**Records to use:**
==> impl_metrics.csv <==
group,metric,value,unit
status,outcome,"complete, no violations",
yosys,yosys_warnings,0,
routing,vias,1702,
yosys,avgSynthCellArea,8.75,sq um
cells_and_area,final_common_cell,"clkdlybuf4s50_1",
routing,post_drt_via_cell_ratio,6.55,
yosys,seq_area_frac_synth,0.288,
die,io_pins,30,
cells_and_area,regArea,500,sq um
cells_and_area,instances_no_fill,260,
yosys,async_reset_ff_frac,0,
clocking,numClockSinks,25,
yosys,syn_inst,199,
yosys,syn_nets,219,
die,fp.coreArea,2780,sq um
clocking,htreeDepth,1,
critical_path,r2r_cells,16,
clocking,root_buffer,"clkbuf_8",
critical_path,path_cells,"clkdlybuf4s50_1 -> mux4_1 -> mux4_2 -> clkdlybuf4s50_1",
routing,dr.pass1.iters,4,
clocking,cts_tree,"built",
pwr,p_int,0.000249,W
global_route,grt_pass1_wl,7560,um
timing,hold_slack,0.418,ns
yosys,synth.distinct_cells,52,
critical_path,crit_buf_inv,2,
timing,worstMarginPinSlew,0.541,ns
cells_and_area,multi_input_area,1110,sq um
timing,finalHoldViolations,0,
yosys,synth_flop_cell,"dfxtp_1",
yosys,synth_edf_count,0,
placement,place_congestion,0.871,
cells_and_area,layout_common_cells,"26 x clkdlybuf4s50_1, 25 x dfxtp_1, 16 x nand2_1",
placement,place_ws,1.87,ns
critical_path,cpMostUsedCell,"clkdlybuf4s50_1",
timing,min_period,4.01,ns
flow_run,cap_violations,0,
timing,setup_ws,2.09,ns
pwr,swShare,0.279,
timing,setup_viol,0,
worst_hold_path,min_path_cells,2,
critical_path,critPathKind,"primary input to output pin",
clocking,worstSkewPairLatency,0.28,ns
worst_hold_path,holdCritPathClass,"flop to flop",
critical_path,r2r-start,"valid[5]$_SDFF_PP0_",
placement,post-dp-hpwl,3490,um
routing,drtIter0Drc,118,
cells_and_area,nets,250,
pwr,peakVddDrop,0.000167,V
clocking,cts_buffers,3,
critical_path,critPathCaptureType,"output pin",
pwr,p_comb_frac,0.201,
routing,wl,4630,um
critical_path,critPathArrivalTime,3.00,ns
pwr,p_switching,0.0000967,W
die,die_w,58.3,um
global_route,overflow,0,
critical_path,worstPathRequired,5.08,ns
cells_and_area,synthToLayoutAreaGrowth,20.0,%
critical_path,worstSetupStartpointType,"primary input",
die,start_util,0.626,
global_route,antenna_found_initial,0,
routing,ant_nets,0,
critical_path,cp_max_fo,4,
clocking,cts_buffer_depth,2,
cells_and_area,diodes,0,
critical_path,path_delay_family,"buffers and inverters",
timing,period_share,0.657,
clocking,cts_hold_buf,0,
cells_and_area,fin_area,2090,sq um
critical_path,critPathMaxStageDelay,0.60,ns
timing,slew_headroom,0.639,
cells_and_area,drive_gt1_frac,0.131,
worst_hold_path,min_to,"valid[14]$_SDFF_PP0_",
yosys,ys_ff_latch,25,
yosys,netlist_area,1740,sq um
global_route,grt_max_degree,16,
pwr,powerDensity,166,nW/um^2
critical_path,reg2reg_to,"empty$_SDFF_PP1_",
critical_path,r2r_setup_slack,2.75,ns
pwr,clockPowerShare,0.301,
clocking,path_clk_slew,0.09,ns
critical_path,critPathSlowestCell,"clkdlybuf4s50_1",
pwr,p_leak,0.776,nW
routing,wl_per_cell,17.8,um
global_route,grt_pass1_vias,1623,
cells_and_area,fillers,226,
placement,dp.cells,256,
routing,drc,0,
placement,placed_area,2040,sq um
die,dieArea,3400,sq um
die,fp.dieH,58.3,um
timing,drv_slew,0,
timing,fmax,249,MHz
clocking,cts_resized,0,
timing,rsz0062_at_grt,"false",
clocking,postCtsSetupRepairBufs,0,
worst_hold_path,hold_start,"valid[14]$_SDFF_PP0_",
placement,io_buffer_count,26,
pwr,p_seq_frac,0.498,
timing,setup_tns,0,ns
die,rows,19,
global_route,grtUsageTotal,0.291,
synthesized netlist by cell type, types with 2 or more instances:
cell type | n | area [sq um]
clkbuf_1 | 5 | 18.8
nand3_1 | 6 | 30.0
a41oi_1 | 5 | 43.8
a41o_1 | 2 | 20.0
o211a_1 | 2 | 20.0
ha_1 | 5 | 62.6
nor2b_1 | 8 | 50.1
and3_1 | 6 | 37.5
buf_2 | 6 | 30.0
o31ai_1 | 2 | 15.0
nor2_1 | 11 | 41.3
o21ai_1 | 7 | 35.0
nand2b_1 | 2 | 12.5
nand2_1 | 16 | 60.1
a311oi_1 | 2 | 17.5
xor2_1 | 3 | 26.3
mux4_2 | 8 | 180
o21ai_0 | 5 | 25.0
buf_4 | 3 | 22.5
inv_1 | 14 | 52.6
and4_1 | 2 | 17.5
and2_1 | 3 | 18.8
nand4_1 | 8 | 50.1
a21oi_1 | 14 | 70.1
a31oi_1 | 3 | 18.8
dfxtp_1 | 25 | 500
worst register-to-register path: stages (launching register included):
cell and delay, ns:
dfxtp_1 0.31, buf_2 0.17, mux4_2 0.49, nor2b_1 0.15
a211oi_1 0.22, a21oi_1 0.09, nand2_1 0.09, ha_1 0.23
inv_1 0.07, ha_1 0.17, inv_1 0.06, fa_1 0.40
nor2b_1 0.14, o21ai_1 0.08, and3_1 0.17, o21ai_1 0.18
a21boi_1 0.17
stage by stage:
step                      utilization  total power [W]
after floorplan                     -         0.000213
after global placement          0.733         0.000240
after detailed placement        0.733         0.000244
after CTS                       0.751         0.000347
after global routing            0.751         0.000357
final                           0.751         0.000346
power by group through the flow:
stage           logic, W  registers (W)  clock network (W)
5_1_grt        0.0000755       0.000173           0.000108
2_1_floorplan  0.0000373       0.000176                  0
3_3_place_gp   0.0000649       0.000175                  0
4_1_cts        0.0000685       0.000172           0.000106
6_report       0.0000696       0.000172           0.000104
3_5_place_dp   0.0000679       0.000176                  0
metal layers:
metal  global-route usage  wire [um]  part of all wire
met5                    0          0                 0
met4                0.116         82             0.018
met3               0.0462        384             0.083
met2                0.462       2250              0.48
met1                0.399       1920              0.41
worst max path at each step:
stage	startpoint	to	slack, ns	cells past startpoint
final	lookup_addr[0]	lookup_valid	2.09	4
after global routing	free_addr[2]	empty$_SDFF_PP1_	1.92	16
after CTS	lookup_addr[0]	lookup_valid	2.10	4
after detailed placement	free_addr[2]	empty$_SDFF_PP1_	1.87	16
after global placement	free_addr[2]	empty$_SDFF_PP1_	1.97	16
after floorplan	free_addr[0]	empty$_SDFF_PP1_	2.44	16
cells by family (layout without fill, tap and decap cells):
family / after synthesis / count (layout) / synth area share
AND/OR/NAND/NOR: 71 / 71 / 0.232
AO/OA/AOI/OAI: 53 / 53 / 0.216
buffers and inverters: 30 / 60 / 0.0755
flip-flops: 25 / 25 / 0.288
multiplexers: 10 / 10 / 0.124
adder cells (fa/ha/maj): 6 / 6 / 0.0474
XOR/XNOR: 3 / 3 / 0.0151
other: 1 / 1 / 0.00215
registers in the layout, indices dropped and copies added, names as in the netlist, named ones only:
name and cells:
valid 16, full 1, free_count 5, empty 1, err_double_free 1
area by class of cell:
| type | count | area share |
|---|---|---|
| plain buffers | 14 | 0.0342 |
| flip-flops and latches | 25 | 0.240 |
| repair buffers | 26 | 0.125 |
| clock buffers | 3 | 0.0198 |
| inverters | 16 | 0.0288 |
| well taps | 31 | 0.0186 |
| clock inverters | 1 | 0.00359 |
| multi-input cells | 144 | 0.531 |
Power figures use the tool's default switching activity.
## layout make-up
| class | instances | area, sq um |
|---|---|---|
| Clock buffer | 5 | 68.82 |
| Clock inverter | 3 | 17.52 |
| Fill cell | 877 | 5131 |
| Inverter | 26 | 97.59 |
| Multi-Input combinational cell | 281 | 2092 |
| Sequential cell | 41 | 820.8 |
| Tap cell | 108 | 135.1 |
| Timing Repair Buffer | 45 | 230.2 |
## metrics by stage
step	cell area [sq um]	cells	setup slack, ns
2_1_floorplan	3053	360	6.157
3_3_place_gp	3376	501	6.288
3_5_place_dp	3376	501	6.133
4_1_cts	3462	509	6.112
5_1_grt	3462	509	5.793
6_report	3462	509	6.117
File: config.mk
export PLATFORM = sky130hd
export DESIGN_NAME = clock_enable_gen
export DESIGN_NICKNAME = d
export VERILOG_FILES = /design/src/rtl/clock_enable_gen.sv
export SDC_FILE = /design/constraint.sdc
export NUM_CORES = 1
export LEC_CHECK = 0
export ABC_CLOCK_PERIOD_IN_PS = 2800
export CORE_MARGIN = 4
export CORE_UTILIZATION = 57
export DETAILED_ROUTE_END_ITERATION = 7
export DONT_BUFFER_PORTS = 1
export MAX_ROUTING_LAYER = met4
export PLACE_DENSITY_LB_ADDON = 0.1
export SYNTH_ARGS = -nofsm -noshare
export SYNTH_HDL_FRONTEND = slang
export SYNTH_SLANG_ARGS = --single-unit
File: constraint.sdc
create_clock -name clk_in -period 2.8 [get_ports clk_in]
set_input_delay 0.56 -clock clk_in [delete_from_list [all_inputs] [get_ports clk_in]]
set_output_delay 0.56 -clock clk_in [all_outputs]
set_load 0.005 [all_outputs]
File: src/rtl/clock_enable_gen.sv
`default_nettype none
// ============================================================================
// Module   : clock_enable_gen
// Purpose  : Divides the master clock into up to four channels. Each channel
//            produces a one-cycle enable strobe and a 50%-duty divided clock
//            level. All channels share one run control: halt, single-step
//            (one channel-0 period) and resync (reload to start phases).
//            Channel 0 is the CPU channel; its strobes are also counted.
// Ports    : clk_in     - master clock (single clock domain)
//            rst_n      - asynchronous active-low reset
//            halt_i     - level, freezes all channels while high
//            step_i     - pulse, while halted runs one channel-0 period
//            resync_i   - synchronous reload of all counters to PHASEk
//            strobe_o   - per-channel one-cycle enable (registered)
//            clk_o      - per-channel divided clock level (registered)
//            halted_o   - high in cycles where counters are frozen
//            cyc_cnt_o  - count of channel-0 strobes, wraps
// Revision : 1.0 - initial release
// ============================================================================
module clock_enable_gen #(
  parameter int NUM_CH = 3,
  parameter int CNT_W  = 8,
  parameter int DIV0   = 12,
  parameter int DIV1   = 4,
  parameter int DIV2   = 6,
  parameter int DIV3   = 2,
  parameter int PHASE0 = 0,
  parameter int PHASE1 = 0,
  parameter int PHASE2 = 0,
  parameter int PHASE3 = 0,
  parameter int CYC_W  = 32
) (
  input  logic              clk_in,
  input  logic              rst_n,
  input  logic              halt_i,
  input  logic              step_i,
  input  logic              resync_i,
  output logic [NUM_CH-1:0] strobe_o,
  output logic [NUM_CH-1:0] clk_o,
  output logic              halted_o,
  output logic [CYC_W-1:0]  cyc_cnt_o
);

  // --------------------------------------------------------------------------
  // Shared run control
  // --------------------------------------------------------------------------
  logic              stepping_q, stepping_d;
  logic              halted_q, halted_d;
  logic [CYC_W-1:0]  cyc_q, cyc_d;

  // Per-channel "counter is at its last value" flags and registered outputs.
  logic [NUM_CH-1:0] w_wrap;
  logic [NUM_CH-1:0] w_strobe;
  logic [NUM_CH-1:0] w_clk;

  // Counters advance when free-running, or when a single-step is in flight
  // even though halt_i is still high.
  logic w_run;
  assign w_run = !halt_i || stepping_q;

  always_comb begin
    stepping_d = stepping_q;
    halted_d   = halted_q;
    cyc_d      = cyc_q;

    if (resync_i) begin
      // Resync dominates halt and step; the frozen flag simply follows halt.
      stepping_d = 1'b0;
      halted_d   = halt_i;
      cyc_d      = '0;
    end else if (w_run) begin
      halted_d = 1'b0;
      if (w_wrap[0]) begin
        cyc_d = cyc_q + 1'b1;
      end
      // A step ends on the edge that loads the channel-0 strobe; dropping
      // halt mid-step also ends it and leaves the block free-running.
      // Repeated step_i pulses during a step fall through here untouched.
      stepping_d = stepping_q && halt_i && !w_wrap[0];
    end else begin
      halted_d = 1'b1;
      if (halt_i && step_i) begin
        stepping_d = 1'b1;
      end
    end
  end

  always_ff @(posedge clk_in or negedge rst_n) begin
    if (!rst_n) begin
      stepping_q <= 1'b0;
      halted_q   <= 1'b0;
      cyc_q      <= '0;
    end else begin
      stepping_q <= stepping_d;
      halted_q   <= halted_d;
      cyc_q      <= cyc_d;
    end
  end

  // --------------------------------------------------------------------------
  // Per-channel dividers
  // --------------------------------------------------------------------------
  for (genvar k = 0; k < NUM_CH; k++) begin : g_ch
    // Pick this channel's ratio and start phase.
    localparam int DIVK = (k == 0) ? DIV0 :
                          (k == 1) ? DIV1 :
                          (k == 2) ? DIV2 : DIV3;
    localparam int PHK  = (k == 0) ? PHASE0 :
                          (k == 1) ? PHASE1 :
                          (k == 2) ? PHASE2 : PHASE3;
    // Clock level is high for the first ceil(DIV/2) counts of each period,
    // so odd ratios put the extra cycle in the high phase.
    localparam int HALF = (DIVK + 1) / 2;

    localparam logic [CNT_W-1:0] LAST_V  = CNT_W'(DIVK - 1);
    localparam logic [CNT_W-1:0] PHASE_V = CNT_W'(PHK);
    localparam logic [CNT_W-1:0] HALF_V  = CNT_W'(HALF);
    localparam logic             CLK_RST = (PHK < HALF);

    logic [CNT_W-1:0] cnt_q, cnt_d, cnt_inc;
    logic             strobe_q, strobe_d;
    logic             clk_q, clk_d;

    assign w_wrap[k]   = (cnt_q == LAST_V);
    assign w_strobe[k] = strobe_q;
    assign w_clk[k]    = clk_q;

    always_comb begin
      cnt_inc  = w_wrap[k] ? '0 : cnt_q + 1'b1;
      cnt_d    = cnt_q;
      clk_d    = clk_q;
      strobe_d = 1'b0;

      if (resync_i) begin
        cnt_d = PHASE_V;
        clk_d = CLK_RST;
      end else if (w_run) begin
        cnt_d    = cnt_inc;
        strobe_d = w_wrap[k];
        // Level is derived from the next count so it rises with the strobe.
        clk_d    = (cnt_inc < HALF_V);
      end
      // Frozen: counter and level hold, strobe drops.
    end

    always_ff @(posedge clk_in or negedge rst_n) begin
      if (!rst_n) begin
        cnt_q    <= PHASE_V;
        strobe_q <= 1'b0;
        clk_q    <= CLK_RST;
      end else begin
        cnt_q    <= cnt_d;
        strobe_q <= strobe_d;
        clk_q    <= clk_d;
      end
    end
  end

  // --------------------------------------------------------------------------
  // Outputs (all straight from registers)
  // --------------------------------------------------------------------------
  assign strobe_o  = w_strobe;
  assign clk_o     = w_clk;
  assign halted_o  = halted_q;
  assign cyc_cnt_o = cyc_q;

endmodule
`default_nettype wire
==> config.mk <==
export PLATFORM = sky130hd
export DESIGN_NAME = mii_crc32_d64
export DESIGN_NICKNAME = d
export VERILOG_FILES = /design/src/rtl/mii_pkg.sv /design/src/rtl/mii_crc32_d64.sv
export SDC_FILE = /design/constraint.sdc
export NUM_CORES = 1
export LEC_CHECK = 0
export CORE_MARGIN = 5
export CORE_UTILIZATION = 56
export DETAILED_ROUTE_END_ITERATION = 10
export MAX_ROUTING_LAYER = met4
export PLACE_DENSITY = 0.84
export SYNTH_ARGS = -nofsm -noshare
export SYNTH_HDL_FRONTEND = slang
export SYNTH_SLANG_ARGS = --single-unit
==> constraint.sdc <==
create_clock -name vclk -period 29.2
set_input_delay 2.92 -clock vclk [all_inputs]
set_output_delay 2.92 -clock vclk [all_outputs]
set_load 0.02 [all_outputs]
==> src/rtl/mii_pkg.sv <==
// Shared constants, FSM state type and error-flag layout
// for the 64-bit MII/XGMII receive frame checker.
package mii_pkg;

    localparam logic [7:0] MII_IDLE  = 8'h07;
    localparam logic [7:0] MII_START = 8'hFB;
    localparam logic [7:0] MII_TERM  = 8'hFD;
    localparam logic [7:0] MII_ERROR = 8'hFE;

    // Lanes 7..1 of a legal start beat
    localparam logic [55:0] PREAMBLE_SFD = 56'hD5555555555555;

    localparam logic [31:0] CRC32_POLY    = 32'hEDB88320;
    localparam logic [31:0] CRC32_INIT    = 32'hFFFFFFFF;
    localparam logic [31:0] CRC32_RESIDUE = 32'hDEBB20E3;

    typedef enum logic [1:0] {
        IDLE,
        DATA,
        DROP
    } state_t;

    localparam int ERR_PREAMBLE = 0;
    localparam int ERR_FCS      = 1;
    localparam int ERR_RUNT     = 2;
    localparam int ERR_OVERSIZE = 3;
    localparam int ERR_CTRL     = 4;
    localparam int ERR_W        = 5;

    // Lowest lane carrying a control character; 8 when none
    function automatic logic [3:0] first_ctrl_lane(input logic [7:0] ctrl);
        logic [3:0] k;
        k = 4'd8;
        for (int i = 7; i >= 0; i--) begin
            if (ctrl[i]) k = 4'(i);
        end
        return k;
    endfunction

endpackage

==> src/rtl/mii_crc32_d64.sv <==
// Combinational reflected CRC-32 update over up to eight byte lanes,
// lanes taken in ascending order, each byte LSB first.
module mii_crc32_d64
    import mii_pkg::*;
(
    input  logic [31:0] crc_in,
    input  logic [63:0] data,
    input  logic [7:0]  byte_en,
    output logic [31:0] crc_out
);

    logic [31:0] c;
    logic        fb;

    always_comb begin
        c  = crc_in;
        fb = 1'b0;
        for (int l = 0; l < 8; l++) begin
            if (byte_en[l]) begin
                for (int b = 0; b < 8; b++) begin
                    fb = c[0] ^ data[8*l+b];
                    c  = {1'b0, c[31:1]} ^ (fb ? CRC32_POLY : 32'h0);
                end
            end
        end
        crc_out = c;
    end

endmodule

==> flow_summary.ini <==
[yosys]
yosysTopAreaCellShare_pct = 17.90
synth_top_cell_by_area = xnor2_1
syn_area_per_cell_um2 = 8.490
ys_warn_count = 0
seq_area_frac_synth_pct = 0
syn_area_um2 = 12680
syn_inst = 1493
synthTopCellsByArea = xnor2_1 (18%), xnor3_1 (15%), xor2_1 (8.3%), mux2i_1 (7.6%), nor2_1 (4.4%)
yosys.cell_types.count = 108
syn-num-nets = 1597

[timing]
setup_tns_ns = 0
whs_ns = 6.995
slew_headroom_pct = 32.65
fin_crit_ns = 16.89
rsz0062_at_grt = false
finalHoldViolCount = 0
setup_slack_ns = 12.31
fmax_ghz = 0.05921
worst_pin_slew_ns = 0.9848
finalCritPeriodShare_pct = 57.84
drv_slew = 0
setup_viol = 0

[routing]
vias = 11670
drc_errors = 0
drt_iter0_markers = 1191
wl_per_cell_um = 21.08
drt_pass1_iterations = 6
wl_um = 38970
antenna_left = 0
via_per_inst = 6.309

[outcome]
outcome = finished, final reports clean

[grt]
grt_max_degree = 77
met3_usage_pct = 3.669
met2_usage_pct = 46.39
grt_antenna_before_repair = 0
grt_util_met1_pct = 40.33
grt_busiest_layer = met2
first_global_vias = 11010
gr-total-overflow = 0
grt_pass1_wl_um = 60930
track_usage_pct = 29.63

[worst_setup_path]
worst-setup-path-type = in2out
slowest_stage = xnor2_1
worstPathRequired_ns = 26.28
cp_common_cell = xnor3_1
cp.arrival_ns = 13.97
end_kind = primary output
cp_slowest_stage_delay_ns = 0.66
worst-path-max-fanout = 8
critPathLaunchType = input port

[layout]
mostFrequentLayoutCell = xnor2_1
drive_gt1_share_pct = 9.207
nets = 1670
seq_area_um2 = 0
seq_cell_count = 0
synthToLayoutAreaGrowth_pct = 11.54
n_antenna_cell = 0
nClkBuffers = 0
layout_common_cells = xnor2_1 (259), nor2_1 (148), clkdlybuf4s50_1 (128)

[flow_run]
cap_violations = 0

[floorplan]
start_util_pct = 56.50
io_pins = 136
fp.dieArea_um2 = 25740
die_h_um = 160.5
row_count = 55
die_w_um = 160.5
core_um2 = 22430

[clock_tree]
post_cts_buffers = 0
ctsHoldBuffers = 0
cts_resized = 0

[place]
detailed_place_hpwl_um = 32500
place_ws_ns = 12.46
port_buffers = 136
gp_congestion = 0.9791

[worst_hold_path]
worstHoldPathCells = 3
hold_path.class = in2out
cell families (layout without fill, tap and decap cells):
logic type	after synthesis	count (layout)	share of synthesized area, %
xor gates and xnor gates	521	521	50.96
muxes	127	127	10.96
buffers and inverters	96	167	2.941
AOI/OAI and AO/OA	304	304	17.19
and+or+nand+nor	445	445	17.95
critical path: cells and delay by family:
kind            cells  cell delay [ns]
buf+inv             2             1.17
compound gates      4             1.53
xor+xnor           14             5.45
mux                 5             1.75
simple gates        4             1.12
cell type report:
type,instances,area [um^2]
fill,1886,8295
tap,285,356.6
multi-input combinational,1397,12300
timing repair buffer,147,1404
inverter,20,75.07
synthesized netlist by cell type, types with 6 or more instances:
cell and count:
mux2i_1 96, nor3b_1 10, a21oi_1 98, nand4_1 9
inv_1 17, mux2_2 21, buf_1 11, nand3_1 31
xor3_1 14, nand2b_1 15, or2_2 6, a31oi_1 8
nor4_1 13, a211o_1 14, mux2i_4 6, o2111ai_1 7
and3_1 13, clkbuf_1 57, xor2_1 120, xnor2_4 12
nor3_1 33, o211ai_1 13, a211oi_1 18, or3_1 11
o2111a_1 6, xnor2_1 259, xnor2_2 21, xnor3_1 82
nor2_1 148, o211a_1 7, nor2b_1 10, nand2_1 90
buf_2 7, and2_1 13, a21o_1 10, o21ai_0 42
per-stage QoR:
stage	util [%]	cell area, um^2	std cells
CTS	63.02	14140	1849
floorplan	-	12680	1493
global route	63.02	14140	1849
detailed placement	63.02	14140	1849
finish	63.02	14140	1849
global placement	63.02	14140	1849
layer usage:
| metal | vias to the layer above | share of wire [%] |
|---|---|---|
| li1 | 5487 | - |
| met1 | 5543 | 43 |
| met2 | 556 | 45 |
| met3 | 80 | 8.5 |
| met4 | 0 | 3.3 |
| met5 | - | 0 |
path summary, 6_finish.rpt:
| check | to | start |
|---|---|---|
| min | crc_out[20] | byte_en[7] |
| max | crc_out[26] | crc_in[2] |
Power is left out: the tool's default activity adds up to more than one toggle a clock period on the data nets, which glitch-free logic cannot reach.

**Work instruction:**
Find and copy each line above that includes the string "clocking".

**Reply:**
clocking,numClockSinks,25,
clocking,htreeDepth,1,
clocking,root_buffer,"clkbuf_8",
clocking,cts_tree,"built",
clocking,worstSkewPairLatency,0.28,ns
clocking,cts_buffers,3,
clocking,cts_buffer_depth,2,
clocking,cts_hold_buf,0,
clocking,path_clk_slew,0.09,ns
clocking,cts_resized,0,
clocking,postCtsSetupRepairBufs,0,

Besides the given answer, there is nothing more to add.